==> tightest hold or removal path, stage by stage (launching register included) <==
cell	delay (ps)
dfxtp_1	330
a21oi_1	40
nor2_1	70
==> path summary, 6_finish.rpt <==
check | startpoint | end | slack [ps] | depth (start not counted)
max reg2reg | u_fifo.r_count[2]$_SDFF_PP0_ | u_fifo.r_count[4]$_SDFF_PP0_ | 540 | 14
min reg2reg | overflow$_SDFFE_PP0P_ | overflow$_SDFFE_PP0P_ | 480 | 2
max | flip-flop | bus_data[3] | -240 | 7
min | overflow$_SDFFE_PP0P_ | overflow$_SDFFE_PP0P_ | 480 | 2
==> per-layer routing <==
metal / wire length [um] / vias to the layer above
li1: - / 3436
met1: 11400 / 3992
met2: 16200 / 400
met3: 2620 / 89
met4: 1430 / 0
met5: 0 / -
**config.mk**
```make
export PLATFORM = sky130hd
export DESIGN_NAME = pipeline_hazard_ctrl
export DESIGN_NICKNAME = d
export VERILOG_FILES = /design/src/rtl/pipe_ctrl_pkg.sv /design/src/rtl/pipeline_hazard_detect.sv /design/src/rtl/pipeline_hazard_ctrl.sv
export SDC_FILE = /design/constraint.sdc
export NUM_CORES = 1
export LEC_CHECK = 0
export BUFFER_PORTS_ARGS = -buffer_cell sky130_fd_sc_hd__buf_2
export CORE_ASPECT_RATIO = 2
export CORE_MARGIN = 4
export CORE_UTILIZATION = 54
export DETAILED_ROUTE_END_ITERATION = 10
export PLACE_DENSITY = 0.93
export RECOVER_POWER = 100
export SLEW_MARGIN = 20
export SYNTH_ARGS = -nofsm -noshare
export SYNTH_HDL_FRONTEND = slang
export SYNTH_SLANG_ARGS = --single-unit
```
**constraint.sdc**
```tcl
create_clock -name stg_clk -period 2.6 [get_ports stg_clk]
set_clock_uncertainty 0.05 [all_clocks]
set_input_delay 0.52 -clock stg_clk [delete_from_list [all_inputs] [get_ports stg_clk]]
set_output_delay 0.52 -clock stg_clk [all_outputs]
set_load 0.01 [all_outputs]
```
━━━━━━
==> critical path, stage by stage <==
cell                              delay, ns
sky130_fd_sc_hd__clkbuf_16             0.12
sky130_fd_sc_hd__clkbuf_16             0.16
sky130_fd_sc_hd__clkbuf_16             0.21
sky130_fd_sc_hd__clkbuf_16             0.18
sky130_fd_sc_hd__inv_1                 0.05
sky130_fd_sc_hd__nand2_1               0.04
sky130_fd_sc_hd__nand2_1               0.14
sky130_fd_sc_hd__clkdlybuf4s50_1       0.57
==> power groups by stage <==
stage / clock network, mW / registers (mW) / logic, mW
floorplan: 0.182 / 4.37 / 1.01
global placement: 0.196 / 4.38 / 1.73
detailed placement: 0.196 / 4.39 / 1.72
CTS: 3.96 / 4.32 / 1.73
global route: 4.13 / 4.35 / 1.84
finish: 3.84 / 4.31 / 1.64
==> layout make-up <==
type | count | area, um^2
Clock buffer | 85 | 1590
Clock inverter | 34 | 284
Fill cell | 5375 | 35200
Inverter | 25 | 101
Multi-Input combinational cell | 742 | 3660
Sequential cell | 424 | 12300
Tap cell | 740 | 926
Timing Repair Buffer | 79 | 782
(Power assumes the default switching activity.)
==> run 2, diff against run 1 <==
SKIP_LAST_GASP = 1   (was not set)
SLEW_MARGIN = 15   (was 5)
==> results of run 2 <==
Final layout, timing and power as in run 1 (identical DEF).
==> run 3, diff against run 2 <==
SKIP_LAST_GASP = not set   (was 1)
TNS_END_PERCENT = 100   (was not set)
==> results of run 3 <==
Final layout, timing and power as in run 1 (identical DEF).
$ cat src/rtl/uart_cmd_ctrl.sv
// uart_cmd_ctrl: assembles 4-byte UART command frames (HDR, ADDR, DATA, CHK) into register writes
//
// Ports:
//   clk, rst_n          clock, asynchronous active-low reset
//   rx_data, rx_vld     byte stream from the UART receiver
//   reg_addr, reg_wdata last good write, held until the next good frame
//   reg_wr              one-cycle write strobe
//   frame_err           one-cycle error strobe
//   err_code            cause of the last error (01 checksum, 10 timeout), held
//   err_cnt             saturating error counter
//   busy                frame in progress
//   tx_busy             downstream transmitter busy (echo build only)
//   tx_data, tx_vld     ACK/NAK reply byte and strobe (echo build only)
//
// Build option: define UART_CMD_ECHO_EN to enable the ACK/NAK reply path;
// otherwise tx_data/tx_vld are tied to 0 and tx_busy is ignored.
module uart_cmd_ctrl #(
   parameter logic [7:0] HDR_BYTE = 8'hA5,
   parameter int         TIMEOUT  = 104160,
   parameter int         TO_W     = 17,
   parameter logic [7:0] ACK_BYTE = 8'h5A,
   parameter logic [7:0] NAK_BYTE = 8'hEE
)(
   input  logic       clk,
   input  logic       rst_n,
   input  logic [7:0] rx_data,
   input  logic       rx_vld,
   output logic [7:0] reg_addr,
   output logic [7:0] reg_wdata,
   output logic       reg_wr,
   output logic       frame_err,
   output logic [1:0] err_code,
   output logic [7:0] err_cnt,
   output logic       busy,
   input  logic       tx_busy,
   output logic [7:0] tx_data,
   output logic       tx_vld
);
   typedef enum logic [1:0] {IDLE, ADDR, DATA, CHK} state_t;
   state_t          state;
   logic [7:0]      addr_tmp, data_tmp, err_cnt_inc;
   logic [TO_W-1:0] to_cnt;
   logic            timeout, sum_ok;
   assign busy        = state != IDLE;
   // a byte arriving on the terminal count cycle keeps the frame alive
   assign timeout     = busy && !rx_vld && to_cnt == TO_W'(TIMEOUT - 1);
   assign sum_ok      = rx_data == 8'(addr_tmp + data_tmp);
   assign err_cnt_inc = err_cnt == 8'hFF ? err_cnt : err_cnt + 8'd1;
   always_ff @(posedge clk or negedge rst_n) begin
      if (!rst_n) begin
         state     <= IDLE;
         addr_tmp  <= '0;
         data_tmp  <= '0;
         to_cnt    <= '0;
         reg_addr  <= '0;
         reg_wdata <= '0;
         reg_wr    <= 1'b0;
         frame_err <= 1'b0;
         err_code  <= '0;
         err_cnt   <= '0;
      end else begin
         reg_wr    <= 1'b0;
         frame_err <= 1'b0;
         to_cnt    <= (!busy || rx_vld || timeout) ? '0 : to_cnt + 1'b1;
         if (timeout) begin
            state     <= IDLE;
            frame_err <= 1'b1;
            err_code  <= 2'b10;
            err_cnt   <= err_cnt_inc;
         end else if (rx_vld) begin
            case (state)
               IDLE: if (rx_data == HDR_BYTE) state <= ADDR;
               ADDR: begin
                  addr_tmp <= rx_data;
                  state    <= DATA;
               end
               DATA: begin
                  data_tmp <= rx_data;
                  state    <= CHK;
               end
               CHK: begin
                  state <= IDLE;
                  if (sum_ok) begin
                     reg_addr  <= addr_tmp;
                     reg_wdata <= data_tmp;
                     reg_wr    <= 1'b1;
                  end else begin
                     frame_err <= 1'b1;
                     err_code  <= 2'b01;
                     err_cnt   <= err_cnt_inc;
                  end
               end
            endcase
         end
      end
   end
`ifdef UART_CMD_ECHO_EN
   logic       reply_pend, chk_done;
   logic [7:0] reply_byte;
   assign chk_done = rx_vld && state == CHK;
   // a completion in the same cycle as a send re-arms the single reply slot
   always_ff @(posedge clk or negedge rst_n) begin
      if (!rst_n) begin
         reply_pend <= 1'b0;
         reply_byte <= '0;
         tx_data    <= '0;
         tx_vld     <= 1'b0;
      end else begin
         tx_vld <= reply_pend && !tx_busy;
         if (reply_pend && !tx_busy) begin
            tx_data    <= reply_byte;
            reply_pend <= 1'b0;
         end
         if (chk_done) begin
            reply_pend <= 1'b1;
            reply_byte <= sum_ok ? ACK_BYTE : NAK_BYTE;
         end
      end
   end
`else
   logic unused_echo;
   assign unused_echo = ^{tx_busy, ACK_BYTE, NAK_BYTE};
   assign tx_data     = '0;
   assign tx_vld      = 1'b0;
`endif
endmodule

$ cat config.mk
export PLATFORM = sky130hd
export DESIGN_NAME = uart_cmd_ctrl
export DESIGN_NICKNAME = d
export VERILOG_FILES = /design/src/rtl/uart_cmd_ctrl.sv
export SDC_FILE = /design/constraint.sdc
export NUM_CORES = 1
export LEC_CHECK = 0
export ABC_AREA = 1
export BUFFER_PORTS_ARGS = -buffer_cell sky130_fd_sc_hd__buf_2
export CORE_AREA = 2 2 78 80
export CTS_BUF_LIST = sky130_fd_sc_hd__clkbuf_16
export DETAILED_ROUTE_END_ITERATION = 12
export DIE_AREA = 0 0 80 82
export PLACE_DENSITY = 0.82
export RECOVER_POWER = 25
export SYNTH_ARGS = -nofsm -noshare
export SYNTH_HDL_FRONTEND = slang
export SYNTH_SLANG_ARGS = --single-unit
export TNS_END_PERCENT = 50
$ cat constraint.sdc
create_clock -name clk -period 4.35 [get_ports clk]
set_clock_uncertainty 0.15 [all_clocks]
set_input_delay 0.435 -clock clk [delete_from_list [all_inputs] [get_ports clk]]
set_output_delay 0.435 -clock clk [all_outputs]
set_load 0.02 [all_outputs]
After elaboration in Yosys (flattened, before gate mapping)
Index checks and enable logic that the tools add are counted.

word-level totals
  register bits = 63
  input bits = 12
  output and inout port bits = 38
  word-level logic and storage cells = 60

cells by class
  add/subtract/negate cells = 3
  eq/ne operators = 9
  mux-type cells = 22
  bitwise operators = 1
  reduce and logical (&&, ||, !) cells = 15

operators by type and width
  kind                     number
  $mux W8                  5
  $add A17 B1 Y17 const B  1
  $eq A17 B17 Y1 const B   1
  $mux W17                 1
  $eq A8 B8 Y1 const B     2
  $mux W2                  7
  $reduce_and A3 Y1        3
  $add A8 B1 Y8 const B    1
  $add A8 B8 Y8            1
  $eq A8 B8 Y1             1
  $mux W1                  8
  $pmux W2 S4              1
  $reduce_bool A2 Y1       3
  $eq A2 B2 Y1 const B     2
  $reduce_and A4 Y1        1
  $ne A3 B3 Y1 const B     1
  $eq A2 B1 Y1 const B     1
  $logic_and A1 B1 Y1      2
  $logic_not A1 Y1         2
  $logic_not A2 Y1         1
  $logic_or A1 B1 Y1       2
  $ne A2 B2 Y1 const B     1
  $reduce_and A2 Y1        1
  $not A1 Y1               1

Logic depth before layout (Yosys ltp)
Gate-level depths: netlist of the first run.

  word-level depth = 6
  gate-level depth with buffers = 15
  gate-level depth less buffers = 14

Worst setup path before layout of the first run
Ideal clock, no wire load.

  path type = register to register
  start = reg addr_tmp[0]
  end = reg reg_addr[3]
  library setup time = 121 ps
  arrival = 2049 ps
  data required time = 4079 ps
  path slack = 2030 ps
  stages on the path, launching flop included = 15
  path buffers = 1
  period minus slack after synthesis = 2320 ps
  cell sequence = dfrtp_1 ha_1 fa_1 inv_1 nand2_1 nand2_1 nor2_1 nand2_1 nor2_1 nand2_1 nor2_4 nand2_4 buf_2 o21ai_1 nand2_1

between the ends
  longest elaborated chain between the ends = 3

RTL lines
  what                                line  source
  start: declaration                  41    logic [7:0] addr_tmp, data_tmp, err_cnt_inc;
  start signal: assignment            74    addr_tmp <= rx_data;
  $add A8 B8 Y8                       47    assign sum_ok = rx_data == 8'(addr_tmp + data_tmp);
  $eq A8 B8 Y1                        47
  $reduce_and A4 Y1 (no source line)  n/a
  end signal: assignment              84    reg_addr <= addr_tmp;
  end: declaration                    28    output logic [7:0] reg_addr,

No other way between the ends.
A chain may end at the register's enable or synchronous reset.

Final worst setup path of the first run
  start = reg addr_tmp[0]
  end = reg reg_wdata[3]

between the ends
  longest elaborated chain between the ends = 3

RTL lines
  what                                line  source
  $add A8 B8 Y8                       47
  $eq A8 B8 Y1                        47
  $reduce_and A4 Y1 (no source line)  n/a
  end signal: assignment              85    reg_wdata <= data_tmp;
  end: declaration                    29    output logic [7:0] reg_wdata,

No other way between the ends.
━━━━━━
__PROBLEM DESCRIPTION__.
Begin at the line above that has "SKIP_LAST_GASP = 1" and stop after the line that has "results of run 3", copying each line exactly and adding nothing else.

__WRITTEN REPLY__.
SKIP_LAST_GASP = 1   (was not set)
SLEW_MARGIN = 15   (was 5)
==> results of run 2 <==
Final layout, timing and power as in run 1 (identical DEF).
==> run 3, diff against run 2 <==
SKIP_LAST_GASP = not set   (was 1)
TNS_END_PERCENT = 100   (was not set)
==> results of run 3 <==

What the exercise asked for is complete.